• [To do] Wherever a line in the records contains the word "small", return that line.

• [Records]
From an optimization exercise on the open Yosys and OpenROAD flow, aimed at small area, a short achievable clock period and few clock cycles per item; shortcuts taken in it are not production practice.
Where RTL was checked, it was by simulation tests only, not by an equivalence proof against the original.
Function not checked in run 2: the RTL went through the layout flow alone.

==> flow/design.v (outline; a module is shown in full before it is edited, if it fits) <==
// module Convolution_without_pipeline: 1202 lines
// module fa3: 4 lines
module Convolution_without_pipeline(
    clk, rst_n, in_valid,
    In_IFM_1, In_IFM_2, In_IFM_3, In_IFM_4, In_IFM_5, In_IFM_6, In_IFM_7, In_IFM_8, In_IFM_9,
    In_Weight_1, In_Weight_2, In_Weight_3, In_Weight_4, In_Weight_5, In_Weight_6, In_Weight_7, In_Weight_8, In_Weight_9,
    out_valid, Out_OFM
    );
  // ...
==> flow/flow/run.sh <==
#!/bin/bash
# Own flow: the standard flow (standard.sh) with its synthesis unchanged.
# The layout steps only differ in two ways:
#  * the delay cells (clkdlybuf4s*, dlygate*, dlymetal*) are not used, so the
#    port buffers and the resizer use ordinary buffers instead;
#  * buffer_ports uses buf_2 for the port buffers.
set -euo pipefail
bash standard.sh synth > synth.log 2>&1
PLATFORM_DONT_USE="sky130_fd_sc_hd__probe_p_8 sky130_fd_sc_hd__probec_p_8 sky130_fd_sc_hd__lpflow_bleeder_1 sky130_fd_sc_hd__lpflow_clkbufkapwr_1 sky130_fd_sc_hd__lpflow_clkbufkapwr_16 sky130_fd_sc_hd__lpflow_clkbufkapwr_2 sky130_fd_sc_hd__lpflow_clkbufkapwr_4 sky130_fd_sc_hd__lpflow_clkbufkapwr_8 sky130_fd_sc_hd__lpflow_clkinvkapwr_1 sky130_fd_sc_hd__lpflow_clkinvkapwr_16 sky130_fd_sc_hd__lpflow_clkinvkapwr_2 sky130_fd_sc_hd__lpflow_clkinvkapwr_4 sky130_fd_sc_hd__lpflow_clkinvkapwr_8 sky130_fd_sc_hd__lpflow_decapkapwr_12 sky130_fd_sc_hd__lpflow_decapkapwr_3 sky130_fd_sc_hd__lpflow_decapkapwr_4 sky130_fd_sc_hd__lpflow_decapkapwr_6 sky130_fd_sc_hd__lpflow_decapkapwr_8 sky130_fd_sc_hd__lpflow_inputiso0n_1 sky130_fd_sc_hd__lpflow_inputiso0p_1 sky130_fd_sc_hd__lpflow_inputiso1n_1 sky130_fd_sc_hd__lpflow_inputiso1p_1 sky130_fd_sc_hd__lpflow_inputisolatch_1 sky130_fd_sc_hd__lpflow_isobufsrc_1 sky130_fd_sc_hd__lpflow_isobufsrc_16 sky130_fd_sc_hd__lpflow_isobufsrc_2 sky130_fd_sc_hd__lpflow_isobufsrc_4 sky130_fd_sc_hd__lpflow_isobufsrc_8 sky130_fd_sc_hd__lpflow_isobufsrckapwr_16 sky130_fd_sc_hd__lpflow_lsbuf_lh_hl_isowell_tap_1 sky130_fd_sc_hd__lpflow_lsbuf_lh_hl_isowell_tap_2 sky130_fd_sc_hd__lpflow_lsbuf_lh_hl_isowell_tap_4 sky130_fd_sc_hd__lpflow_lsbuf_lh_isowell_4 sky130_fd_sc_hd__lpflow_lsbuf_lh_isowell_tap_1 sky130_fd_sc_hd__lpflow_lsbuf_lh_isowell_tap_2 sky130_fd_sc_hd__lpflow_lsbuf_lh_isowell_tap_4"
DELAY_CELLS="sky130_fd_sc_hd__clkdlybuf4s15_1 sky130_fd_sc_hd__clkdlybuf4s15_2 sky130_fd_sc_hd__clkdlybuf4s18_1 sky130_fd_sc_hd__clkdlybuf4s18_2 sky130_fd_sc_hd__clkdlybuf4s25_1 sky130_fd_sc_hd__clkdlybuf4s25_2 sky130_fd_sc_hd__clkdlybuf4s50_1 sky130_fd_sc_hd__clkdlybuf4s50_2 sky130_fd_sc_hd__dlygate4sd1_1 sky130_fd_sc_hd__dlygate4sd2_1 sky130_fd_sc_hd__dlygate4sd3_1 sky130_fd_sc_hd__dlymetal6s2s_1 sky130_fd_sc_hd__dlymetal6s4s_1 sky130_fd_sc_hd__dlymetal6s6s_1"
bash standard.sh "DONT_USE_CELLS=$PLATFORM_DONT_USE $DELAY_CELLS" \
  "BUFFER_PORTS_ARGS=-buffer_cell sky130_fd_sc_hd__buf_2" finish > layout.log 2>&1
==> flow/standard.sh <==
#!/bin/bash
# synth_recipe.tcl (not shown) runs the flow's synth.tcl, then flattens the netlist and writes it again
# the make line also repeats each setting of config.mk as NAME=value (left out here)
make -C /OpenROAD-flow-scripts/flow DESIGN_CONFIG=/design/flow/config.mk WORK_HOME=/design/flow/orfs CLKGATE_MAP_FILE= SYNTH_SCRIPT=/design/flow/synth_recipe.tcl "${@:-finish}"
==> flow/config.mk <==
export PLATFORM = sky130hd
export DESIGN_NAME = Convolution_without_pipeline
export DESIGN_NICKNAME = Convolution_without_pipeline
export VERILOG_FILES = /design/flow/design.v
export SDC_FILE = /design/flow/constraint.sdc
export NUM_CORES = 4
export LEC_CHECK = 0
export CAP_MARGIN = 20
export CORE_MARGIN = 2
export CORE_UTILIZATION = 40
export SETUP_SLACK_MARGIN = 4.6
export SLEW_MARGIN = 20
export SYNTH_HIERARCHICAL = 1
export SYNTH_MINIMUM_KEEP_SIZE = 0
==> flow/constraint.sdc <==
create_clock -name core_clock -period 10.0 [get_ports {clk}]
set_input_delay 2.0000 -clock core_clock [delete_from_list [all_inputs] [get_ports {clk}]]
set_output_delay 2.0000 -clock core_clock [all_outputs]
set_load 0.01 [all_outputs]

--

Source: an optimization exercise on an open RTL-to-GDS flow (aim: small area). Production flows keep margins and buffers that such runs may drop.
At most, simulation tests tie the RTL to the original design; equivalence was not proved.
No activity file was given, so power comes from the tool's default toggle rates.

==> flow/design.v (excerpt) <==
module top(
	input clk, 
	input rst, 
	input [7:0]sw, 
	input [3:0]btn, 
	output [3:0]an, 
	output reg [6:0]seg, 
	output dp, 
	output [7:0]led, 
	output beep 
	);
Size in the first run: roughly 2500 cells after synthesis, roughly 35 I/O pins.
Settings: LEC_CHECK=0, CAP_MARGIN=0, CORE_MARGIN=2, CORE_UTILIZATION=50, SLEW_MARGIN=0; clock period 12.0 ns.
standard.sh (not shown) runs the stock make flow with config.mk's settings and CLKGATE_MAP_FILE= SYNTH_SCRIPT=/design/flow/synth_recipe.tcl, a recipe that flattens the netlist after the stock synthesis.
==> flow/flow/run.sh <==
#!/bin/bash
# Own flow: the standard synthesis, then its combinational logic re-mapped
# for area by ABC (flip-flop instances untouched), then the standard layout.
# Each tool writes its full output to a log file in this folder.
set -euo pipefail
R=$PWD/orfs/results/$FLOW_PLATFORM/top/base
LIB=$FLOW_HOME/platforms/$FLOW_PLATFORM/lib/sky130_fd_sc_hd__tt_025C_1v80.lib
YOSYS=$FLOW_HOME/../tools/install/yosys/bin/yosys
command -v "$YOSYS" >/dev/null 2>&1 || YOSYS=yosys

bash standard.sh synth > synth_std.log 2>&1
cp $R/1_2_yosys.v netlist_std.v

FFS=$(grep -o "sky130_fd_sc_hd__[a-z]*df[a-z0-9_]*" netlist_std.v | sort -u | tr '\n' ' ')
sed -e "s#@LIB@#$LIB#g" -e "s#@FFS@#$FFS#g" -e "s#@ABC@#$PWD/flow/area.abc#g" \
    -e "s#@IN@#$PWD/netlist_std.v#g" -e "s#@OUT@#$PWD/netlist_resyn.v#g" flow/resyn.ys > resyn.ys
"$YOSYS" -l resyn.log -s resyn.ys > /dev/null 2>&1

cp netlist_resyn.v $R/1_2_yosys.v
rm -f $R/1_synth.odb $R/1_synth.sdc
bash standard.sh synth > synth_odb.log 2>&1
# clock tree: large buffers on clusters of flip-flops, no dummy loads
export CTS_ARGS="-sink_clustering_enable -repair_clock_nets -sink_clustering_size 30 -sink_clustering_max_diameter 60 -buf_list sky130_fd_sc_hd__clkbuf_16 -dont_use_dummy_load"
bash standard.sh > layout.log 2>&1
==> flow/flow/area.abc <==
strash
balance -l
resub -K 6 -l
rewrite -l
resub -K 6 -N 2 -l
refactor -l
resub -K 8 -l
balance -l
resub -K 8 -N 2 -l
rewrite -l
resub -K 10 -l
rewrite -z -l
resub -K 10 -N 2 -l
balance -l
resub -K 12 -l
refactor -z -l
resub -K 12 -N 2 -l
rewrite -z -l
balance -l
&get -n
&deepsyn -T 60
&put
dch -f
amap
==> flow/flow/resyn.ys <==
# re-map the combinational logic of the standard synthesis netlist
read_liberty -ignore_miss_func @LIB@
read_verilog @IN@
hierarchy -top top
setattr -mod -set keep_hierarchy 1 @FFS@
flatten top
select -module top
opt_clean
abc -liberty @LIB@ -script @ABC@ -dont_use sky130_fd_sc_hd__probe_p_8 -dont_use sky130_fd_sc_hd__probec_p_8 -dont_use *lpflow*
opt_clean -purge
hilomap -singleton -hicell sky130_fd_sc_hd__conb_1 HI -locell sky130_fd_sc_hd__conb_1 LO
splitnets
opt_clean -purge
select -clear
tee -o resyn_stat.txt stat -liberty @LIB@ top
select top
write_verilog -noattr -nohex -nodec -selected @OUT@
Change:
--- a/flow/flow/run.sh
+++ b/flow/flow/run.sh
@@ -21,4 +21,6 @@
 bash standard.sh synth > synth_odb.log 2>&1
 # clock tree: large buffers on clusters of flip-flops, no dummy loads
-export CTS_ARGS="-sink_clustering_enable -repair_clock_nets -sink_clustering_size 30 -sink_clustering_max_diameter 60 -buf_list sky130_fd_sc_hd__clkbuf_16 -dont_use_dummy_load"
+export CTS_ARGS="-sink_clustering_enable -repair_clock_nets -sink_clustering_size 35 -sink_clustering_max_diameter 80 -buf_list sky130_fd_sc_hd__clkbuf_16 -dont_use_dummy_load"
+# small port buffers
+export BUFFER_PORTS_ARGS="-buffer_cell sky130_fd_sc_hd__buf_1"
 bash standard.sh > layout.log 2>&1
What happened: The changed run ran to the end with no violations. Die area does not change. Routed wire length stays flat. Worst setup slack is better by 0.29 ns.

---

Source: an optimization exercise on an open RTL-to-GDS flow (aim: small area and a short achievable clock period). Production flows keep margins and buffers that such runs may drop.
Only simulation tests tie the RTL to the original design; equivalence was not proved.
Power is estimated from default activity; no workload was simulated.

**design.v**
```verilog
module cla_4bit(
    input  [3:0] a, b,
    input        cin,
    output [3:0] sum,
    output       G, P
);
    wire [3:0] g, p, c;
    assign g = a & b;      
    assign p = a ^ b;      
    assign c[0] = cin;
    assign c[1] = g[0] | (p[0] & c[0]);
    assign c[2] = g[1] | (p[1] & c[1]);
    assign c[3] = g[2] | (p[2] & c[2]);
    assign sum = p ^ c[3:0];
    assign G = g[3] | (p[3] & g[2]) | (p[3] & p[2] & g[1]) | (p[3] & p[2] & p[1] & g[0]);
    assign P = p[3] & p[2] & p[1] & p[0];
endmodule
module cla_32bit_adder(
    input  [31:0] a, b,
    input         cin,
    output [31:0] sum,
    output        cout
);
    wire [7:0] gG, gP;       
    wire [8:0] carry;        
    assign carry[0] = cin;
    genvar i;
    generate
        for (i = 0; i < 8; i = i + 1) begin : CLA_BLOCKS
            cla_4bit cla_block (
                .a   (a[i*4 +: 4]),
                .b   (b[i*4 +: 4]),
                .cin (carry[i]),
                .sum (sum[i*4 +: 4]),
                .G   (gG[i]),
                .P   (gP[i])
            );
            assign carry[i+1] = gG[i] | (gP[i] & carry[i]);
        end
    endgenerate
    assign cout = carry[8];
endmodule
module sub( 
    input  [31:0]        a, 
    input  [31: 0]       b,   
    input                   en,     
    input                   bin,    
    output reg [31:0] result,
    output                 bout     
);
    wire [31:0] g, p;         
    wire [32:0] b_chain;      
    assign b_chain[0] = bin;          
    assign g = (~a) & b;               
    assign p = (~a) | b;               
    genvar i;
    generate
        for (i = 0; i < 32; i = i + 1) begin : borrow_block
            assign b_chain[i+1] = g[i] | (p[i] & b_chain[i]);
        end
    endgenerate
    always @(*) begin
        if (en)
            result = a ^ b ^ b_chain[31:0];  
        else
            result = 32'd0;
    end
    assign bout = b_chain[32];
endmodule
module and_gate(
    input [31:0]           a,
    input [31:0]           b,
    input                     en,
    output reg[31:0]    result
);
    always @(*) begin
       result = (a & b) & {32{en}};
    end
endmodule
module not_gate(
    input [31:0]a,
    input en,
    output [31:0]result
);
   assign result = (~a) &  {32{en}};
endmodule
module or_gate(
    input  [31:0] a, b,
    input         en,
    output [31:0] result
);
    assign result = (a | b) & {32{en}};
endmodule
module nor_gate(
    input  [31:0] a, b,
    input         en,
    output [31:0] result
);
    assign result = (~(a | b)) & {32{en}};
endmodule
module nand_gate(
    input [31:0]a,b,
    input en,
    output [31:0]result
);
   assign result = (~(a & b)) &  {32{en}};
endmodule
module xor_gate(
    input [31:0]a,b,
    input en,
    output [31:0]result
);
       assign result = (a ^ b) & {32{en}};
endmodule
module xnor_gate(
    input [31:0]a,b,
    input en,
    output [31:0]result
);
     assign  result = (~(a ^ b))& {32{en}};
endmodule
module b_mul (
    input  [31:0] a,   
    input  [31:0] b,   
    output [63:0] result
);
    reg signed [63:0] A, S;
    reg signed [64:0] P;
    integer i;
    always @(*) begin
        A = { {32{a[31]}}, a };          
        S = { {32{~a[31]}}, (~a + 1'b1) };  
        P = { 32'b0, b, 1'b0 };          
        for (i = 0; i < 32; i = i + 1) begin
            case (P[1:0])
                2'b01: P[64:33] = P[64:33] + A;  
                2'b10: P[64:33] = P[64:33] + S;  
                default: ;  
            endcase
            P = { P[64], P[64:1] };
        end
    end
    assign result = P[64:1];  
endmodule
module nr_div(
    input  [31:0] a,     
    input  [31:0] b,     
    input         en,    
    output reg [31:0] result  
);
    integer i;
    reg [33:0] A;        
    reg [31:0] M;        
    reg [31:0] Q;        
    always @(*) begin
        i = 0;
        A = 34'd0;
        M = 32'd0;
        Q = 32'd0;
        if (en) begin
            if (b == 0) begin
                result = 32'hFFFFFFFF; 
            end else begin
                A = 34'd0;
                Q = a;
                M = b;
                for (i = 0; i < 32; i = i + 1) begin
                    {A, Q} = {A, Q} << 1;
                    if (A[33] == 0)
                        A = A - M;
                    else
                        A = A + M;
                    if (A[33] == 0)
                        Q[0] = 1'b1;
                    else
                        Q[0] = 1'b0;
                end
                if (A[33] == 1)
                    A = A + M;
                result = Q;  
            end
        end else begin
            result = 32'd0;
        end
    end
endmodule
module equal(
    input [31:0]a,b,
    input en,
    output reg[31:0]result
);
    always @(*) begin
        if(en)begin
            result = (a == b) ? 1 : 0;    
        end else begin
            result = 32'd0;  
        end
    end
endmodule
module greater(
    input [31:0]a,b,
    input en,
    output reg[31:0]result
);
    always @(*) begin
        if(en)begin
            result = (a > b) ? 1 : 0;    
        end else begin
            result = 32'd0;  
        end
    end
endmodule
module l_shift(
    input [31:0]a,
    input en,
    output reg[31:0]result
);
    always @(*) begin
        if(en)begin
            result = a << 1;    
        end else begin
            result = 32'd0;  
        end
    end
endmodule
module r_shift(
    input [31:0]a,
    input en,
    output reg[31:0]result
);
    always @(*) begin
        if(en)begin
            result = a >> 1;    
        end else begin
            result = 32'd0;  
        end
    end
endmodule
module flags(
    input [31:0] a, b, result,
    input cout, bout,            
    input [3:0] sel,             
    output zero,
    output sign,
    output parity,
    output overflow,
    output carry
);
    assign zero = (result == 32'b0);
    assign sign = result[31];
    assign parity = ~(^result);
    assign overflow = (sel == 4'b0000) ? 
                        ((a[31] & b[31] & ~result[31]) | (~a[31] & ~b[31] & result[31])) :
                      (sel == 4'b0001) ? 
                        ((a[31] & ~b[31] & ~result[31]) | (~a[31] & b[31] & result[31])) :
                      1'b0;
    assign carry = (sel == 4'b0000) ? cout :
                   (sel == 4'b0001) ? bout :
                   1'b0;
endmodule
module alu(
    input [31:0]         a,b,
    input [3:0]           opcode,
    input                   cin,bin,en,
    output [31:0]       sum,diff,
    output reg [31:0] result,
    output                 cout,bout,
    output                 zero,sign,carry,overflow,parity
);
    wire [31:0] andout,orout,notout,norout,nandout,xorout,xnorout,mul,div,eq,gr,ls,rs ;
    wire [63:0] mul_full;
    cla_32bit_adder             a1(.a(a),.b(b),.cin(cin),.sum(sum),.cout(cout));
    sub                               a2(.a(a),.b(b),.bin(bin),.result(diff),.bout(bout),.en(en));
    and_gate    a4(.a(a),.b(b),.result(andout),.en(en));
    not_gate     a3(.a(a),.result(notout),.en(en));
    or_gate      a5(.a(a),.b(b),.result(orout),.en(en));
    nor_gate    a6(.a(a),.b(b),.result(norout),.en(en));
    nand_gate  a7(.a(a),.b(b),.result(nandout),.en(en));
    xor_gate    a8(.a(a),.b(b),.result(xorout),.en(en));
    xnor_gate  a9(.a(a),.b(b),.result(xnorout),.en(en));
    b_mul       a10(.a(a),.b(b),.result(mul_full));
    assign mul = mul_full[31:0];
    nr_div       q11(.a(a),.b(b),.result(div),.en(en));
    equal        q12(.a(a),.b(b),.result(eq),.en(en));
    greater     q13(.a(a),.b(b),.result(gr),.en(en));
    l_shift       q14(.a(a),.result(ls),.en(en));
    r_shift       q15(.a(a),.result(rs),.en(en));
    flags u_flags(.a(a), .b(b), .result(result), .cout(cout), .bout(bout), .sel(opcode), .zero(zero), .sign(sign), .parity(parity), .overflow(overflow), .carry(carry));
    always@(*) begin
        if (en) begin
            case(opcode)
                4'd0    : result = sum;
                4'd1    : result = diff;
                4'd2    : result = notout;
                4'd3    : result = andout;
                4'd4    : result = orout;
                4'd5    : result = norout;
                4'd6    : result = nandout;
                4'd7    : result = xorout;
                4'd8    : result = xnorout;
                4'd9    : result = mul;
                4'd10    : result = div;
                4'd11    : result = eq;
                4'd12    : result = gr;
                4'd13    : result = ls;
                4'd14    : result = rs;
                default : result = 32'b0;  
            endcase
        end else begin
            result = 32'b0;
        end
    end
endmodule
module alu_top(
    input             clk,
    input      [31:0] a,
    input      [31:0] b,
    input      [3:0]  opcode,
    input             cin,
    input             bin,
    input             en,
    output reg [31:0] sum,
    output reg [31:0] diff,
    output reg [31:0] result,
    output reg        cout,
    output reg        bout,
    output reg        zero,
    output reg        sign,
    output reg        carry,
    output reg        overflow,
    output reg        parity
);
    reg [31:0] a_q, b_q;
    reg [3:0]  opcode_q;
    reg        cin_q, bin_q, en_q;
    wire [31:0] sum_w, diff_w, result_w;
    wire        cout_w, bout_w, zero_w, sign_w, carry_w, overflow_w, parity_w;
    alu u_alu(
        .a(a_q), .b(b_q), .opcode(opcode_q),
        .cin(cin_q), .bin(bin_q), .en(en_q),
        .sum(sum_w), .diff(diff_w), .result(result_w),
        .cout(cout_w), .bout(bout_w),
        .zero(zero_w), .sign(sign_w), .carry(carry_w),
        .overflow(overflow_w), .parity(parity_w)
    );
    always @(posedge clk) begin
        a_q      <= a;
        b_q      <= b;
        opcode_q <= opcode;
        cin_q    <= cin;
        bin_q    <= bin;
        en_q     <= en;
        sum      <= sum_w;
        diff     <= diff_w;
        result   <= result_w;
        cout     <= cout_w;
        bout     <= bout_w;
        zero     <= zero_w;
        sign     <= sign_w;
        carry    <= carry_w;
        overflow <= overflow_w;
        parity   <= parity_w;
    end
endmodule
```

• [Your solution]
From an optimization exercise on the open Yosys and OpenROAD flow, aimed at small area, a short achievable clock period and few clock cycles per item; shortcuts taken in it are not production practice.
Source: an optimization exercise on an open RTL-to-GDS flow (aim: small area). Production flows keep margins and buffers that such runs may drop.
+# small port buffers
Source: an optimization exercise on an open RTL-to-GDS flow (aim: small area and a short achievable clock period). Production flows keep margins and buffers that such runs may drop.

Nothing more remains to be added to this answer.